Speaker
Description
X-ray Charge Coupled Devices (CCDs) are commonly used in modern X-ray astronomical satellites. Although the CCDs have good energy resolution, they have poor time resolution (a few seconds). Therefore we have been developing XRPIX which is a monolithic active pixel sensor based on Silicon On Insulator (SOI) CMOS technology for future satellites. XRPIX has time resolution shorter than 10 $\mu{\rm s}$. Furthermore, XRPIX has similar energy resolution to the CCDs because of small parasitic capacitance owing to SOI technology.
In low earth orbit, there are many cosmic rays which are composed primarily of high energy protons. By interacting with the cosmic rays, semiconductor detectors are damaged, and their performance such as energy resolution gets worse. Thus, to examine their radiation hardness is one of important issues.

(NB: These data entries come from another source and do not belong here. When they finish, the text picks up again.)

[config.mk]
export PLATFORM = sky130hd
export DESIGN_NAME = umc_ctrl
export DESIGN_NICKNAME = d
export VERILOG_FILES = /design/src/design/assert_macros.svh /design/src/design/umc_pkg.sv /design/src/design/umc_ctrl.sv
export SDC_FILE = /design/constraint.sdc
export NUM_CORES = 1
export LEC_CHECK = 0
export BUFFER_PORTS_ARGS = -buffer_cell sky130_fd_sc_hd__buf_4
export CORE_MARGIN = 2
export CORE_UTILIZATION = 50
export CTS_CLUSTER_SIZE = 20
export DETAILED_ROUTE_END_ITERATION = 6
export PLACE_DENSITY = 0.85
export REMOVE_ABC_BUFFERS = 1
export SLEW_MARGIN = 20
export SYNTH_ARGS = -nofsm -noshare
export SYNTH_HDL_FRONTEND = slang
export SYNTH_SLANG_ARGS = --single-unit
[constraint.sdc]
create_clock -name clk -period 4.5 [get_ports clk]
set_input_delay 1.35 -clock clk [delete_from_list [all_inputs] [get_ports clk]]
set_output_delay 1.35 -clock clk [all_outputs]
set_load 0.02 [all_outputs]
[src/design/assert_macros.svh]
// Assertion shorthands used by umc_dp.
`ifndef ASSERT_MACROS_SVH
`define ASSERT_MACROS_SVH

// Same-cycle implication.
`define UMC_ASSERT_NOW(label, cond, expr) \
  label: assert property (@(posedge clk) disable iff (rst) (cond) |-> (expr)) \
    else $error("assertion failed");

// Next-cycle implication.
`define UMC_ASSERT_NEXT(label, cond, expr) \
  label: assert property (@(posedge clk) disable iff (rst) (cond) |=> (expr)) \
    else $error("assertion failed");

`endif

[src/design/umc_pkg.sv]
package umc_pkg;

  localparam logic [3:0] OP_CMOV     = 4'd0;
  localparam logic [3:0] OP_LOAD     = 4'd1;
  localparam logic [3:0] OP_STORE    = 4'd2;
  localparam logic [3:0] OP_ADD      = 4'd3;
  localparam logic [3:0] OP_MUL      = 4'd4;
  localparam logic [3:0] OP_DIV      = 4'd5;
  localparam logic [3:0] OP_NAND     = 4'd6;
  localparam logic [3:0] OP_HALT     = 4'd7;
  localparam logic [3:0] OP_MAP      = 4'd8;
  localparam logic [3:0] OP_UNMAP    = 4'd9;
  localparam logic [3:0] OP_OUT      = 4'd10;
  localparam logic [3:0] OP_IN       = 4'd11;
  localparam logic [3:0] OP_LOADPROG = 4'd12;
  localparam logic [3:0] OP_IMM      = 4'd13;

  localparam logic [2:0] FLT_NONE    = 3'd0;
  localparam logic [2:0] FLT_DIVZERO = 3'd1;
  localparam logic [2:0] FLT_SEGMENT = 3'd2;
  localparam logic [2:0] FLT_OPCODE  = 3'd3;
  localparam logic [2:0] FLT_OUTPUT  = 3'd4;
  localparam logic [2:0] FLT_MAP     = 3'd5;
  localparam logic [2:0] FLT_UNMAP   = 3'd6;
  localparam logic [2:0] FLT_PC_END  = 3'd7;

  localparam logic REQ_APPEND = 1'b0;

  localparam logic [31:0] OUT_MAX = 32'd255;

  typedef enum logic [5:0] {
    CMD_NONE, CMD_APPEND, CMD_FETCH, CMD_HALT, CMD_DECODE, CMD_RD_C, CMD_RD_A,
    CMD_LATCH_A, CMD_WR_MOVE, CMD_WR_ADD, CMD_WR_NAND, CMD_WR_IMM, CMD_WR_INPUT,
    CMD_OUTPUT, CMD_MUL, CMD_WR_PROD, CMD_DIV_INIT, CMD_DIV_STEP, CMD_WR_QUO,
    CMD_LEN_A, CMD_LEN_B, CMD_MEM_LOAD, CMD_WR_LOAD, CMD_STORE, CMD_MAP_POP,
    CMD_MAP_TAKE, CMD_MAP_FRESH, CMD_CLEAR, CMD_MAP_DONE, CMD_UNMAP,
    CMD_COPY_INIT, CMD_COPY_RD, CMD_COPY_WR, CMD_JUMP_LEN, CMD_JUMP, CMD_PUBLISH
  } cmd_e_t;

  typedef struct packed {
    cmd_e_t     op;
    logic       start;
    logic [2:0] cause;
  } cmd_t;

  typedef struct packed {
    logic [3:0] op;
    logic stopped;
    logic pc_end;
    logic vb_nz;
    logic vc_nz;
    logic sega_ok;
    logic segb_ok;
    logic segc_ok;
    logic map_big;
    logic free_any;
    logic fresh_any;
    logic free_full;
    logic out_big;
    logic off_b_ok;
    logic off_c_ok;
    logic cnt_zero;
    logic clr_more;
    logic copy_more;
    logic out_free;
  } status_t;

endpackage

[src/design/umc_ctrl.sv]
module umc_ctrl
  import umc_pkg::*;
(
  input  logic    clk,
  input  logic    rst,
  input  logic    in_valid,
  input  logic    opcode,
  input  status_t st,
  output logic    in_stall,
  output cmd_t    cmd
);

  typedef enum logic [15:0] {
    S_IDLE   = 16'h0001,
    S_FETCH  = 16'h0002,
    S_RB     = 16'h0004,
    S_RC     = 16'h0008,
    S_RA     = 16'h0010,
    S_EXEC   = 16'h0020,
    S_LEN    = 16'h0040,
    S_LOADWB = 16'h0080,
    S_MULWB  = 16'h0100,
    S_DIV    = 16'h0200,
    S_DIVWB  = 16'h0400,
    S_MAPID  = 16'h0800,
    S_CLEAR  = 16'h1000,
    S_COPY   = 16'h2000,
    S_COPYWR = 16'h4000,
    S_DONE   = 16'h8000
  } state_t;

  state_t state, state_next;

  assign in_stall = (state != S_IDLE);

  always_ff @(posedge clk) begin
    if (rst) begin
      state <= S_IDLE;
    end else begin
      state <= state_next;
    end
  end

  always_comb begin
    state_next = state;
    cmd.op = CMD_NONE;
    cmd.start = 1'b0;
    cmd.cause = FLT_NONE;
    unique case (state)
      S_IDLE: begin
        if (in_valid) begin
          cmd.start = 1'b1;
          state_next = S_DONE;
          if (opcode == REQ_APPEND) begin
            cmd.op = CMD_APPEND;
          end else if (st.stopped) begin
            cmd.op = CMD_NONE;
          end else if (st.pc_end) begin
            cmd.op = CMD_HALT;
            cmd.cause = FLT_PC_END;
          end else begin
            cmd.op = CMD_FETCH;
            state_next = S_FETCH;
          end
        end
      end
      S_FETCH: begin
        cmd.op = CMD_DECODE;
        state_next = S_RB;
      end
      S_RB: begin
        cmd.op = CMD_RD_C;
        state_next = S_RC;
      end
      S_RC: begin
        cmd.op = CMD_RD_A;
        state_next = S_RA;
      end
      S_RA: begin
        cmd.op = CMD_LATCH_A;
        state_next = S_EXEC;
      end
      S_EXEC: begin
        state_next = S_DONE;
        case (st.op)
          OP_CMOV: cmd.op = st.vc_nz ? CMD_WR_MOVE : CMD_NONE;
          OP_LOAD: begin
            if (st.segb_ok) begin
              cmd.op = CMD_LEN_B;
              state_next = S_LEN;
            end else begin
              cmd.op = CMD_HALT;
              cmd.cause = FLT_SEGMENT;
            end
          end
          OP_STORE: begin
            if (st.sega_ok) begin
              cmd.op = CMD_LEN_A;
              state_next = S_LEN;
            end else begin
              cmd.op = CMD_HALT;
              cmd.cause = FLT_SEGMENT;
            end
          end
          OP_ADD:  cmd.op = CMD_WR_ADD;
          OP_MUL: begin
            cmd.op = CMD_MUL;
            state_next = S_MULWB;
          end
          OP_DIV: begin
            if (st.vc_nz) begin
              cmd.op = CMD_DIV_INIT;
              state_next = S_DIV;
            end else begin
              cmd.op = CMD_HALT;
              cmd.cause = FLT_DIVZERO;
            end
          end
          OP_NAND: cmd.op = CMD_WR_NAND;
          OP_HALT: begin
            cmd.op = CMD_HALT;
            cmd.cause = FLT_NONE;
          end
          OP_MAP: begin
            if (st.map_big) begin
              cmd.op = CMD_HALT;
              cmd.cause = FLT_MAP;
            end else if (st.free_any) begin
              cmd.op = CMD_MAP_POP;
              state_next = S_MAPID;
            end else if (st.fresh_any) begin
              cmd.op = CMD_MAP_FRESH;
              state_next = S_CLEAR;
            end else begin
              cmd.op = CMD_HALT;
              cmd.cause = FLT_MAP;
            end
          end
          OP_UNMAP: begin
            if (!st.vc_nz || !st.segc_ok || st.free_full) begin
              cmd.op = CMD_HALT;
              cmd.cause = FLT_UNMAP;
            end else begin
              cmd.op = CMD_UNMAP;
            end
          end
          OP_OUT: begin
            if (st.out_big) begin
              cmd.op = CMD_HALT;
              cmd.cause = FLT_OUTPUT;
            end else begin
              cmd.op = CMD_OUTPUT;
            end
          end
          OP_IN:  cmd.op = CMD_WR_INPUT;
          OP_LOADPROG: begin
            if (!st.vb_nz) begin
              cmd.op = CMD_JUMP;
            end else if (st.segb_ok) begin
              cmd.op = CMD_LEN_B;
              state_next = S_LEN;
            end else begin
              cmd.op = CMD_HALT;
              cmd.cause = FLT_SEGMENT;
            end
          end
          OP_IMM: cmd.op = CMD_WR_IMM;
          default: begin
            cmd.op = CMD_HALT;
            cmd.cause = FLT_OPCODE;
          end
        endcase
      end
      S_LEN: begin
        state_next = S_DONE;
        if (st.op == OP_LOADPROG) begin
          cmd.op = CMD_COPY_INIT;
          state_next = S_COPY;
        end else if (st.op == OP_LOAD) begin
          if (st.off_c_ok) begin
            cmd.op = CMD_MEM_LOAD;
            state_next = S_LOADWB;
          end else begin
            cmd.op = CMD_HALT;
            cmd.cause = FLT_SEGMENT;
          end
        end else if (st.off_b_ok) begin
          cmd.op = CMD_STORE;
        end else begin
          cmd.op = CMD_HALT;
          cmd.cause = FLT_SEGMENT;
        end
      end
      S_LOADWB: begin
        cmd.op = CMD_WR_LOAD;
        state_next = S_DONE;
      end
      S_MULWB: begin
        cmd.op = CMD_WR_PROD;
        state_next = S_DONE;
      end
      S_DIV: begin
        if (st.cnt_zero) begin
          state_next = S_DIVWB;
        end else begin
          cmd.op = CMD_DIV_STEP;
        end
      end
      S_DIVWB: begin
        cmd.op = CMD_WR_QUO;
        state_next = S_DONE;
      end
      S_MAPID: begin
        cmd.op = CMD_MAP_TAKE;
        state_next = S_CLEAR;
      end
      S_CLEAR: begin
        if (st.clr_more) begin
          cmd.op = CMD_CLEAR;
        end else begin
          cmd.op = CMD_MAP_DONE;
          state_next = S_DONE;
        end
      end
      S_COPY: begin
        if (st.copy_more) begin
          cmd.op = CMD_COPY_RD;
          state_next = S_COPYWR;
        end else begin
          cmd.op = CMD_JUMP_LEN;
          state_next = S_DONE;
        end
      end
      S_COPYWR: begin
        cmd.op = CMD_COPY_WR;
        state_next = S_COPY;
      end
      S_DONE: begin
        if (st.out_free) begin
          cmd.op = CMD_PUBLISH;
          state_next = S_IDLE;
        end
      end
      default: state_next = S_IDLE;
    endcase
  end

endmodule

# Word-level counts from Yosys, hierarchy flattened
# Cells that the tools add are included.
word_totals:
  reg_bits: 16
  inputBits: 26
  output_inout_bits: 11
classes:
  eq_ne: 34
  muxes: 63
  reduce_logical: 8
op_table:
  columns: ["cell", "n"]
  rows:
  - ["2-to-1 mux 16 bit", 18]
  - ["case mux 16 bit (14 select lines)", 1]
  - ["case mux 16 bit (6 select lines)", 1]
  - ["case mux 6 bit (16 select lines)", 1]
  - ["case mux 6 bit (13 select lines)", 1]
  - ["2-to-1 mux 5 bit", 10]
  - ["2-to-1 mux 6 bit", 6]
  - ["2-to-1 mux 3 bit", 11]
  - ["equality test 4 bit (second input constant)", 6]
  - ["case mux 3 bit (8 select lines)", 1]
  - ["equality test 16 x 1 -> 1 bit (second input constant)", 1]
  - ["equality test 16 x 10 -> 1 bit (second input constant)", 1]
  - ["equality test 16 x 11 -> 1 bit (second input constant)", 1]
  - ["equality test 16 x 12 -> 1 bit (second input constant)", 1]
  - ["equality test 16 x 13 -> 1 bit (second input constant)", 1]
  - ["equality test 16 x 14 -> 1 bit (second input constant)", 1]
  - ["equality test 16 x 15 -> 1 bit (second input constant)", 1]
  - ["equality test 16 bit (second input constant)", 1]
  - ["equality test 16 x 2 -> 1 bit (second input constant)", 1]
  - ["equality test 16 x 3 -> 1 bit (second input constant)", 1]
  - ["equality test 16 x 4 -> 1 bit (second input constant)", 1]
  - ["equality test 16 x 5 -> 1 bit (second input constant)", 1]
  - ["equality test 16 x 6 -> 1 bit (second input constant)", 1]
  - ["equality test 16 x 7 -> 1 bit (second input constant)", 1]
  - ["other kinds (17)", 35]

# Logic depth before layout (Yosys ltp)
logic_depth:
  depth_word: 6
  mapped_depth: 8
  depth_no_buf: 7

# Worst setup path before layout
# Ideal clock, no wire load.
synth_path:
  path_kind: "input-to-output"
  start: "input st[20] in the netlist's numbering"
  end: "output cmd[0] in the netlist's numbering"
  t_arrival_ps: 2868
  required_time_ps: 3150
  path_slack_ps: 282
  stages: 5
  cell_sequence: "clkbuf_1 or4b_2 o32ai_1 a31oi_1 o21ai_0"
synth_rtl:
  columns: ["item", "line", "rtl"]
  rows:
  - ["start, declared", "umc_ctrl.sv:8", "input status_t st,"]
  - ["end, declared", "umc_ctrl.sv:10", "output cmd_t cmd"]

==> results.yml <==
floorplanning:
  die_area_sq_um: 3930
  die_w_um: 62.7
  num_rows: 21
  initial_core_util: 0.520
  ioPinCount: 37
  die_y_um: 62.7
  core_sq_um: 3310
yosys:
  synth_edf_count: 0
  ys_ff_latch: 16
  ys_seq_area_frac: 0.186
  synth_top_area_frac: 0.186
  yosys.area_share.simple: 0.471
  synth_cells: 254
  synth.area.mux_share: 0
  synth_area_leaders: "dfxtp_1 19%, a21oi_1 5.5%, nor2_1 5.5%"
  postSynthAreaPerCell_sq_um: 6.77
  synth_top_family_by_area: "simple AND/OR/NAND/NOR gates"
  ys.flop_type: "dfxtp_1"
  ys.warnings.count: 0
  synth.distinct_cells: 53
  synth_xor_area_frac: 0.0153
  synth_top_cell_by_area: "dfxtp_1"
  synth-adder-area-share: 0
  synth-async-reset-ratio: 0
  synth_compound_area_frac: 0.267
  syn_area_sq_um: 1720
worst_setup_path:
  r2r_slack_ns: 2.04
  rr_worst_depth: 6
  crit_path_end_kind: "primary output"
  cp.required_ns: 3.15
  r2r_start: "state[15]"
  slowest_delay_ns: 0.38
  critPathTopFamily: "simple AND/OR/NAND/NOR gates"
  cp_slowest_cell: "nor2_1"
  crit_chain: "buf_4 > nor2_1 > nand3_1 > a21oi_1 > o32ai_1 > nor4_1 > o211ai_1 > buf_4"
  crit_path_frequent_cell: "buf_4"
  crit_arrival_ns: 2.91
  critPathMaxFanout: 16
  reg2reg_to: "state[0]"
  worstSetupPathType: "input port to primary output"
  crit_buf_inv: 2
  cp-start-kind: "input port"
final_layout:
  num_antenna_cells: 0
  drive_above_1_share: 0.220
  nets: 309
  regMostFlops: "state"
  fin_cells: 328
  fin_util: 0.620
  reg.largest.list: "state (16)"
  syn_to_final_growth_pct: 19.3
  largest_register_ffs: 16
min_path:
  hold_class: "flip-flop to flip-flop"
  hold_depth: 2
  worstHoldEndpoint: "state[2]"
  hp-start: "state[1]"
clock_tree:
  cts_hold_buf: 0
  cts.sinks: 16
  clock_path_buffers: 2
  clockRootBuffer: "clkbuf_4"
  clk_pin_slew_ns: 0.10
  h-tree-depth: 1
  postCtsSetupRepairBufs: 0
  cts_buffers: 3
  cts_tree: "yes"
  cts_resized: 0
  clock_latency_ns: 0.30
sta:
  hold_viol: 0
  timing.final.ws_setup_ns: 0.236
  drv_slew: 0
  rsz0062_at_grt: "false"
  finalCritPeriodShare: 0.948
  skew_ns: 0.00345
  relSlewSlack: 0.575
  setup_tns_ns: 0
  setup_viol: 0
  layout_min_cycle_time_ns: 4.26
  tightest_slew_ns: 0.631
  fmax_mhz: 235
detailed_routing:
  drc_errors: 0
  drtIter0Drc: 258
  vias: 2126
  vias_per_cell: 6.48
  wl_per_cell_um: 18.1
  first_pass_iters: 5
  drt-total-wl_um: 5950
  drtAntennaViolNets: 0
global_routing:
  grt_pass1_vias: 2041
  grt_pass1_wl_um: 9870
  grt_overflow: 0
  grt_use_total: 0.314
  grt_start_max_net_pins: 24
  antenna_found_initial: 0
job:
  max_cap_violations: 0
power_and_ir_drop:
  powerDensity_nw_per_um2: 259
  leakagePower_nw: 0.761
  ir_drop_mv: 0.136
  totalPowerFinal_w: 0.000531
placed_design:
  port_buffers: 36
  place_inst: 324
  gp_congestion: 0.935
  hpwl_um: 4670
  dp_slack_ns: 0.245
outcome:
  status: "complete, no violations"
-- per-layer routing --
metal,vias up,global-route usage,share of wire
li1,1028,-,-
met1,956,0.379,0.39
met2,110,0.535,0.48
met3,32,0.0288,0.065
met4,0,0.197,0.063
met5,-,0,0
-- synthesized netlist by cell type (2+ instances only) --
master,count
xnor2_1,3
nor3_1,13
nand4b_1,3
o22ai_1,2
clkbuf_1,13
a32oi_1,2
a31oi_1,3
and3_1,3
o32ai_1,2
nand3_1,10
nor4b_1,4
nand2b_1,3
and2_1,4
o31ai_1,2
nor3b_1,5
nor2b_1,6
or2_2,5
nand4_1,7
o2111ai_1,2
o21bai_1,2
nand2_1,17
o211ai_1,4
dfxtp_1,16
a21oi_1,19
o21a_1,2
o221ai_1,3
a211oi_1,2
or4b_2,5
nor2_1,25
o21ai_0,18
buf_2,2
nor4_1,11
or4_1,6
inv_1,11
-- placed cells by master, fill, tap and decap left out, types with 3 or more instances in the layout --
master,n
buf_4,40
nor2_1,25
a21oi_1,19
o21ai_0,18
nand2_1,17
dfxtp_1,16
nor3_1,13
inv_1,11
nor4_1,11
nand3_1,10
nand4_1,7
or4_1,6
nor2b_1,6
or2_2,5
or4b_2,5
nor3b_1,5
nor4b_1,4
o211ai_1,4
and2_1,4
nand4b_1,3
a31oi_1,3
nand2b_1,3
and3_1,3
xnor2_1,3
o221ai_1,3
clkbuf_4,3
-- cells by family after synthesis --
| logic type | after synthesis |
|---|---|
| buffers and inverters | 27 |
| DFF | 16 |
| and+or+nand+nor | 137 |
| xor gates and xnor gates | 3 |
| AOI/OAI and AO/OA | 71 |
-- worst reg2reg max path, delay by kind of cell, from the launching register on --
family / cells / cell delay (ns)
compound gates: 3 / 0.67
flops: 1 / 0.38
simple gates: 3 / 1.31
-- power breakdown --
group	internal, W	switching (W)	total (W)	leakage, nW
Combinational	0.000106	0.000161	0.000268	0.611
Sequential	0.000149	0.0000106	0.000160	0.129
Clock	0.0000495	0.0000533	0.000103	0.0210
-- area by class of cell --
cell class	count	area [sq um]
Fill cell	333	1260
Clock buffer	4	36.3
Multi-Input combinational cell	211	1300
Tap cell	46	57.6
Timing Repair Buffer	40	300
Inverter	11	41.3
Sequential cell	16	320
-- worst max path at each step --
| stage | startpoint | endpoint | slack (ns) | depth (start not counted) |
|---|---|---|---|---|
| 2_1_floorplan | st[18] | cmd[0] | 0.38 | 4 |
| 3_3_place_gp | st[18] | cmd[4] | 0.26 | 6 |
| 3_5_place_dp | st[21] | cmd[5] | 0.24 | 8 |
| 4_1_cts | st[21] | cmd[5] | 0.24 | 8 |
| 5_1_grt | st[20] | cmd[6] | 0.1 | 10 |
| 6_report | st[21] | cmd[5] | 0.24 | 8 |
-- through the flow --
stage	cell area (sq um)	hold slack (ns)
final	2050	0.536
after global routing	2050	0.571
after CTS	2050	0.535
after detailed placement	2020	0.518
after global placement	2020	0.513
after floorplan	1660	0.486
(Power assumes the default switching activity.)
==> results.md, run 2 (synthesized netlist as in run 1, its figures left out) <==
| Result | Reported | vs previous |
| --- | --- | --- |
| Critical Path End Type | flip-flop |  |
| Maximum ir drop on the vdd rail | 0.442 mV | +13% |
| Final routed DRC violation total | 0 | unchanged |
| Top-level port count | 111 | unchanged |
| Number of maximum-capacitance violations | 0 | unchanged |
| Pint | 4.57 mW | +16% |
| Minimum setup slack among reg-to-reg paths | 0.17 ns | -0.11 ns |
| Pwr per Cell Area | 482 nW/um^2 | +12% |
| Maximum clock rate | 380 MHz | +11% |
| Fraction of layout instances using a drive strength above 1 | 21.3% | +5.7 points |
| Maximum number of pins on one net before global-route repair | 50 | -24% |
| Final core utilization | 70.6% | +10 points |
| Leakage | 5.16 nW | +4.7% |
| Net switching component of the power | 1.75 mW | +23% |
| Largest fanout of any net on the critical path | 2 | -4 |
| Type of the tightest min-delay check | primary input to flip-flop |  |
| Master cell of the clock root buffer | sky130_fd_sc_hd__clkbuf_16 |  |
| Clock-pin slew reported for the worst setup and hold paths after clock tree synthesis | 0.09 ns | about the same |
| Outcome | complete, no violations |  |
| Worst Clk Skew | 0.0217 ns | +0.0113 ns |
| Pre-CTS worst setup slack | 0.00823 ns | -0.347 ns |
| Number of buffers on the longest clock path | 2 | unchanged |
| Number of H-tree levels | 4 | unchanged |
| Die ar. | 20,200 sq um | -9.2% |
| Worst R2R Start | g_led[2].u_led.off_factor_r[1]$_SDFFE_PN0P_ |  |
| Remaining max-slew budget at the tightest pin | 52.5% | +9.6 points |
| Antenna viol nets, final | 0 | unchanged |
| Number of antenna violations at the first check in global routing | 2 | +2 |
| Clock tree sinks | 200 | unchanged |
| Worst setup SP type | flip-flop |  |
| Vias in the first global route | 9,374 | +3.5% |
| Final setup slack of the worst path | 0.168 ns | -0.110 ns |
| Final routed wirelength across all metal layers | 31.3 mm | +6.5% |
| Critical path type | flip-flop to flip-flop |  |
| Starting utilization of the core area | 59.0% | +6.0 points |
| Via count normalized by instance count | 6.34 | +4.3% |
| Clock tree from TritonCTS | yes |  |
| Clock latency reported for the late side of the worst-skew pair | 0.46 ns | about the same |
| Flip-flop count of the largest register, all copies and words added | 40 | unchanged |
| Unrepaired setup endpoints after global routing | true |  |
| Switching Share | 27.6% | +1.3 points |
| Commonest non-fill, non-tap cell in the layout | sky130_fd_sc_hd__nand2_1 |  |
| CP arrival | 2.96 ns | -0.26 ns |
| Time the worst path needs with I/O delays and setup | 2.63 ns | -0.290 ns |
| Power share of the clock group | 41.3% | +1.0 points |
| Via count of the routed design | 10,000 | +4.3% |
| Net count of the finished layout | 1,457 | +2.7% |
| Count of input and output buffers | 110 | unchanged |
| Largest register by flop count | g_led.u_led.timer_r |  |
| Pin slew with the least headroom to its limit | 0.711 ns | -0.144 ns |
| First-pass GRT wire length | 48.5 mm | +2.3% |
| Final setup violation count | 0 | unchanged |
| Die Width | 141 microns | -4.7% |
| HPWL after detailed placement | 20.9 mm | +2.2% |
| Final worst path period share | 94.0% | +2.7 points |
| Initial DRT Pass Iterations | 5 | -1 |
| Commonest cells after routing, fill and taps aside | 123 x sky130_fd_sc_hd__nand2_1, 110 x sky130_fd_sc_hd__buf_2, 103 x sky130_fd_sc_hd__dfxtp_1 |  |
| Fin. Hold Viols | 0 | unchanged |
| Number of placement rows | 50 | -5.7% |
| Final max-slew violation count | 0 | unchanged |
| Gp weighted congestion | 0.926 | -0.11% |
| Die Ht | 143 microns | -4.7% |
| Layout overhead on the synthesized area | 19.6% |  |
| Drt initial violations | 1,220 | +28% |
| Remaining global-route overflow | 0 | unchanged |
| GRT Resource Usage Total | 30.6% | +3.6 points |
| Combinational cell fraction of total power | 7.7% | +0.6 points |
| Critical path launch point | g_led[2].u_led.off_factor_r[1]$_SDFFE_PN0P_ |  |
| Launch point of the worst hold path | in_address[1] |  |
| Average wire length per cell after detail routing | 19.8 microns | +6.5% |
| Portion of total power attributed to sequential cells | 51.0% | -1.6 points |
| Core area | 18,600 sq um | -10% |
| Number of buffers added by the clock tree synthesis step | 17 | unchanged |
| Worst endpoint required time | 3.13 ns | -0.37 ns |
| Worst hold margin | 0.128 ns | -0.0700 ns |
==> src/rtl/trimmed_mean_of_samples_unit.sv <==
// Each sample is compared with stored ones from the newest down, shifting each larger one up,
// until one is not larger or the bottom is met; it is written before the next is taken. The
// batch-closing sample adds a sum of the SAMPLE_COUNT - 2*TRIM_COUNT kept samples through the
// single memory read port, a reciprocal-multiply divide and an emit held while an older result
// waits. The result waits in an output register while the next batch streams in. Synchronous
// active-high reset clears batch count, controller, divider and output valid; min_average 200.
module trimmed_mean_of_samples_unit
   import tmos_pkg::*;
#(
   parameter int SAMPLE_COUNT = SAMPLE_COUNT_DEF,
   parameter int TRIM_COUNT   = TRIM_COUNT_DEF
) (
   input  logic        clock,
   input  logic        reset,
   input  logic        req_tvalid,
   output logic        req_tready,
   input  logic [15:0] req_tdata,   // [15:0] sample
   output logic        rsp_tvalid,
   input  logic        rsp_tready,
   output logic [15:0] rsp_tdata,   // [15:0] average
   output logic        rsp_tuser,   // [0] below_minimum
   input  logic        csr_wen,
   input  logic [15:0] csr_wdata    // [15:0] min_average
);

   tmos_cmd_type cmd;
   tmos_sts_type sts;

   tmos_ctrl #(
      .SAMPLE_COUNT (SAMPLE_COUNT),
      .TRIM_COUNT   (TRIM_COUNT)
   ) u_ctrl (
      .clock      (clock),
      .reset      (reset),
      .req_tvalid (req_tvalid),
      .req_tready (req_tready),
      .sts        (sts),
      .cmd        (cmd)
   );

   tmos_datapath #(
      .SAMPLE_COUNT (SAMPLE_COUNT),
      .TRIM_COUNT   (TRIM_COUNT)
   ) u_datapath (
      .clock      (clock),
      .reset      (reset),
      .cmd        (cmd),
      .sts        (sts),
      .req_tdata  (req_tdata),
      .rsp_tvalid (rsp_tvalid),
      .rsp_tready (rsp_tready),
      .rsp_tdata  (rsp_tdata),
      .rsp_tuser  (rsp_tuser),
      .csr_wen    (csr_wen),
      .csr_wdata  (csr_wdata)
   );

endmodule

We used heavy ion accelerator at National Institute of Radiological Science in Chiba to perform our proton radiation damage experiment for XRPIX. We irradiate $6~{\rm MeV}$ proton to XRPIX2b-FZ. With $410~{\rm rad}$ irradiation, whose equivalent time in orbit is 3.5 years, degradations of gain and energy resolution are less than $0.4\%$ and $10\%$, respectively.
After more proton irradiation, specifically at $6000~{\rm rad}$, gain increases by $1\%$ and energy resolution gets worse by $10\%$ than those with no damage. In addition, a fraction of bad pixels, whose read out noise is worse than $3\sigma$ of the average noise of all pixels, increases from $0.4\%$ at 0 rad to $2.5\%$ at $6000~{\rm rad}$.